Ti3 C2 Tx MXene Composite 3D Hydrogel Potentiates mTOR Signaling to Promote the Generation of Functional Hair Cells in Cochlea Organoids

  • Adv Sci (Weinh). 2022 Sep 18;e2203557. doi: 10.1002/advs.202203557.
Zhong Zhang 1 2 Shan Gao 1 Yang-Nan Hu 1 Xin Chen 1 Cheng Cheng 1 Xiao-Long Fu 1 3 Sha-Sha Zhang 1 Xin-Lin Wang 1 Yu-Wei Che 1 Chen Zhang 4 Ren-Jie Chai 1
Affiliations

Affiliations

  • 1 State Key Laboratory of Bioelectronics, Department of Otolaryngology Head and Neck Surgery, Zhongda Hospital, School of Life Sciences and Technology, Advanced Institute for Life and Health, Jiangsu Province High-Tech Key Laboratory for Bio-Medical Research, Southeast University, Nanjing, 210096, P. R. China.
  • 2 Department of Biochemistry and Molecular Biology, Biomedicine Discovery Institute, Monash University, Suzhou, 215123, P. R. China.
  • 3 Shandong Provincial Hospital, Shandong First Medical University, Jinan, 250021, P. R. China.
  • 4 Department of Neurobiology, School of Basic Medical Sciences, Beijing Key Laboratory of Neural Regeneration and Repair, Advanced Innovation Center for Human Brain Protection, Capital Medical University, Beijing, 100069, P. R. China.
Abstract

Organoids have certain cellular composition and physiological features in common with real organs, making them promising models of organ formation, function, and diseases.

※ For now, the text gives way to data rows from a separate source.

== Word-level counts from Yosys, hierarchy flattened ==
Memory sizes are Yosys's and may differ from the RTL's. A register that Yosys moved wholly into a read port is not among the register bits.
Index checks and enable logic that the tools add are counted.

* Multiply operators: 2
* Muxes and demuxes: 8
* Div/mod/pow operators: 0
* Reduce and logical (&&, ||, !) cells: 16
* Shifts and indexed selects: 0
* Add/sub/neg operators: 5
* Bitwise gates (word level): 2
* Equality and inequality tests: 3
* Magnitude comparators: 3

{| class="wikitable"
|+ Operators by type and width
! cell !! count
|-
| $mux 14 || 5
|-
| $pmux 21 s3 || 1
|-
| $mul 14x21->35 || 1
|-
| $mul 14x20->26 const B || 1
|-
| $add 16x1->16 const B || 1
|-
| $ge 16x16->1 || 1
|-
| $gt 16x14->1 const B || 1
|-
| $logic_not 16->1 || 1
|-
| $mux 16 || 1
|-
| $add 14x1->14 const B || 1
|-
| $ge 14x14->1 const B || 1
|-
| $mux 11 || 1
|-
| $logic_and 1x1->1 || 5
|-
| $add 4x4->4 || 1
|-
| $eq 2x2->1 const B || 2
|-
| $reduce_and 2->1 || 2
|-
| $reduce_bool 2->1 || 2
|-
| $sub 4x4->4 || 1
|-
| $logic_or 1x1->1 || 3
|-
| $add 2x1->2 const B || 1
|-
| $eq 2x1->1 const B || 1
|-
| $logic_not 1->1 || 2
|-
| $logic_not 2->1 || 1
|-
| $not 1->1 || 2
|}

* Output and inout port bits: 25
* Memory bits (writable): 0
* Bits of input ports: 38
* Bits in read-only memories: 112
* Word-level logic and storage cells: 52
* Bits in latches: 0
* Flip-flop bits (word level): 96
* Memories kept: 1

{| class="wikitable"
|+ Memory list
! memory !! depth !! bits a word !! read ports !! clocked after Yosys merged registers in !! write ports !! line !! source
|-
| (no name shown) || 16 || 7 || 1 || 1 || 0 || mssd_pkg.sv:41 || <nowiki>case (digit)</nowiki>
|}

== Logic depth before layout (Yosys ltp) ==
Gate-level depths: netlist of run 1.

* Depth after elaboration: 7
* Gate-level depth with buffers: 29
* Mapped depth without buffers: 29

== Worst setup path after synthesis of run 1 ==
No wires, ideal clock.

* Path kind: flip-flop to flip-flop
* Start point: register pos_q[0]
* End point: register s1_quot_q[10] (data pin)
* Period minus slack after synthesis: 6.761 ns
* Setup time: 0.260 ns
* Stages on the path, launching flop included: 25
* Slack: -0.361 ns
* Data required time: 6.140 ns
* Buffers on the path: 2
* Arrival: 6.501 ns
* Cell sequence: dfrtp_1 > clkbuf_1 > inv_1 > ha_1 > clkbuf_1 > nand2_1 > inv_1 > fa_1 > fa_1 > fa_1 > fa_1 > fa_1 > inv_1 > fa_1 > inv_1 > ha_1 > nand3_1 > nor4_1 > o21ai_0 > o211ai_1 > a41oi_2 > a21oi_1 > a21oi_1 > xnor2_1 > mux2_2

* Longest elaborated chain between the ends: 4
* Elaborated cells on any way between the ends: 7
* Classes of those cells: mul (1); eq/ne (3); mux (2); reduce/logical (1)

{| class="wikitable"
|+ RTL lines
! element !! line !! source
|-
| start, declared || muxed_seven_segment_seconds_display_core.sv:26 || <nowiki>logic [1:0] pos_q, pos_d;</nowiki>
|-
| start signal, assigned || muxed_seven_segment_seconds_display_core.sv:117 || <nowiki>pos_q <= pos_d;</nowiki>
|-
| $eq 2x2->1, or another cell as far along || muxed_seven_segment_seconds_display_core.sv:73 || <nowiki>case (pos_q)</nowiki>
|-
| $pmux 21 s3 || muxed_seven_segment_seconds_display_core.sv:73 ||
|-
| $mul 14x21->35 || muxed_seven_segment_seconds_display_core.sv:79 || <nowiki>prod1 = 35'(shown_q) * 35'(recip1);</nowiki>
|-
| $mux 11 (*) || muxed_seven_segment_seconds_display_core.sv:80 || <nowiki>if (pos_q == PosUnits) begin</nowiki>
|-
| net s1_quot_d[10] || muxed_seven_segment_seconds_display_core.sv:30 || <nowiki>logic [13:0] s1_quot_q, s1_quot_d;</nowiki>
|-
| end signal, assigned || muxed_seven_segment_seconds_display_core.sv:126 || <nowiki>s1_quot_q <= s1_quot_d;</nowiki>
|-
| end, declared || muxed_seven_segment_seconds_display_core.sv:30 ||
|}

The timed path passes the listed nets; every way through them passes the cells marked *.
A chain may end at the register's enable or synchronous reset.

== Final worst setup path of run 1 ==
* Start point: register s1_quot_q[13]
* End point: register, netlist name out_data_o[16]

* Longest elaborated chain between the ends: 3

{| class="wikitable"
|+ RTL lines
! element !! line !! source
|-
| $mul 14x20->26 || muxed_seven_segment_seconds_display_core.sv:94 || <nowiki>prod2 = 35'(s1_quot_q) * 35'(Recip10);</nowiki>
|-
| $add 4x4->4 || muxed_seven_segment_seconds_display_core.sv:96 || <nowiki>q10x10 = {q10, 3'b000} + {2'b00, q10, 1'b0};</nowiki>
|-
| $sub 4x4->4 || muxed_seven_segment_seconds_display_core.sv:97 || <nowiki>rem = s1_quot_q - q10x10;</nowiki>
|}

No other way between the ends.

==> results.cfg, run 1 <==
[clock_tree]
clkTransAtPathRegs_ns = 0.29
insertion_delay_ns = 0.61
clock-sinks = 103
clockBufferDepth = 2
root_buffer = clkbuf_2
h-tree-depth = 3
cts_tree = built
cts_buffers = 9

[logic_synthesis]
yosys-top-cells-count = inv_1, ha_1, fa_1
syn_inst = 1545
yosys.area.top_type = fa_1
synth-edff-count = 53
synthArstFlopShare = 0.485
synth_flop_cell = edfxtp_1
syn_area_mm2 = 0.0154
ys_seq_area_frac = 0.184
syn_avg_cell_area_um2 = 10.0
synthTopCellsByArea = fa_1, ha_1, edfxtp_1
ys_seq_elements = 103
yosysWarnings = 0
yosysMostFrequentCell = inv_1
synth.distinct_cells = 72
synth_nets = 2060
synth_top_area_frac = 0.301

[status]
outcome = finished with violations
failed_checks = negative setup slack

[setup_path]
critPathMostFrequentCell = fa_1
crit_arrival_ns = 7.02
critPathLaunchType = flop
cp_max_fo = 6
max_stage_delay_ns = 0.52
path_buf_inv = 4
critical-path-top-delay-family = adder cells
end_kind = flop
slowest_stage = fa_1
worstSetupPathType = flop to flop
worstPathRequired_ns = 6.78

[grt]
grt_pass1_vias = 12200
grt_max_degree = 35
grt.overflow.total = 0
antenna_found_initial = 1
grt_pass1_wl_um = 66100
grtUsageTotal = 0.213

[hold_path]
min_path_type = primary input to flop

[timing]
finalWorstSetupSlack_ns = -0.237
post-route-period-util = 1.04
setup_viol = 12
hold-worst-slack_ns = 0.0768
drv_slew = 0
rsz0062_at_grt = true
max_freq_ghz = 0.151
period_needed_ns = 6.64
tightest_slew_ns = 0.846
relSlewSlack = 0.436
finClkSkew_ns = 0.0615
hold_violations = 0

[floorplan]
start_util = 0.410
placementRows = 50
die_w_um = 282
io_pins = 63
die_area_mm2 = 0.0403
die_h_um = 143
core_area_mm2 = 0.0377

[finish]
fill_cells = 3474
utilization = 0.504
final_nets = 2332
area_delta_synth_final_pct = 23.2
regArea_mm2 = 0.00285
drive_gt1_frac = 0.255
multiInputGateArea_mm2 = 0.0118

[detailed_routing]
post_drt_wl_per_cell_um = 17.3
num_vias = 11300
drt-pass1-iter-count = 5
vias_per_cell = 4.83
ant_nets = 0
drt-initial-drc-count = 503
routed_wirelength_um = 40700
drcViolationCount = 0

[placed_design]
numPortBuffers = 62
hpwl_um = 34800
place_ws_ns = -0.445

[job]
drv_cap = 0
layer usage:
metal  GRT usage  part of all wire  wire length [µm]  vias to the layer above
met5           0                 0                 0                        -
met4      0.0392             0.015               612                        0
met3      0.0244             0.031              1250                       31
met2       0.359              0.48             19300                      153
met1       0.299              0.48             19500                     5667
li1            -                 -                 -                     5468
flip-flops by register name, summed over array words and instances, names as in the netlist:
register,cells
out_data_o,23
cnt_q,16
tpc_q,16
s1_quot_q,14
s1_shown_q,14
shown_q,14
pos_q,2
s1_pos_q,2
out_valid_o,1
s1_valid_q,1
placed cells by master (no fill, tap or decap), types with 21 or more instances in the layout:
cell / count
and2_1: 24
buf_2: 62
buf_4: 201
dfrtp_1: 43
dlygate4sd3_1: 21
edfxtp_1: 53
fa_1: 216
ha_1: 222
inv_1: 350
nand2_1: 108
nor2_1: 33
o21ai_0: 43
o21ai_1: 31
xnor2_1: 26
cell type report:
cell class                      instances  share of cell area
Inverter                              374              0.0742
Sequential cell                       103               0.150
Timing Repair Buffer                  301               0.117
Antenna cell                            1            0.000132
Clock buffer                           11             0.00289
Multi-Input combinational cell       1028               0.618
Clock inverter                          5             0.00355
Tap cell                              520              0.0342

However, Matrigel, the commonly used animal-derived matrices in which they are developed, has limitations in mechanical adjustability and providing complex physicochemical signals. Here, the incorporation of Ti3 C2 Tx MXene nanomaterial into Matrigel regulates the properties of Matrigel and exhibits satisfactory biocompatibility. The Ti3 C2 Tx MXene Matrigel composites (MXene-Matrigel) regulate the development of Cochlear Organoids (Cochlea-Orgs), particularly in promoting the formation and maturation of Organoid hair cells. Additionally, regenerated hair cells in MXene-Matrigel are functional and exhibit better electrophysiological properties compared to hair cells in Matrigel. MXene-Matrigel potentiates the amycin (mTOR) signaling pathway to promote hair cell differentiation, and mTOR signaling inhibition restrains hair cell differentiation. Moreover, MXene-Matrigel facilitates innervation establishment between regenerated hair cells and spiral ganglion neurons (SGNs) growing from the Cochlea modiolus in a co-culture system, as well as promotes synapse formation efficiency. The approach overcomes some limitations of the Matrigel-dependent culture system and greatly accelerates the application of nanomaterials in Organoid development and research on therapies for hearing loss.

Keywords

MXenes; co-culture; cochlea organoids; differentiation; functional hair cells; modiolus.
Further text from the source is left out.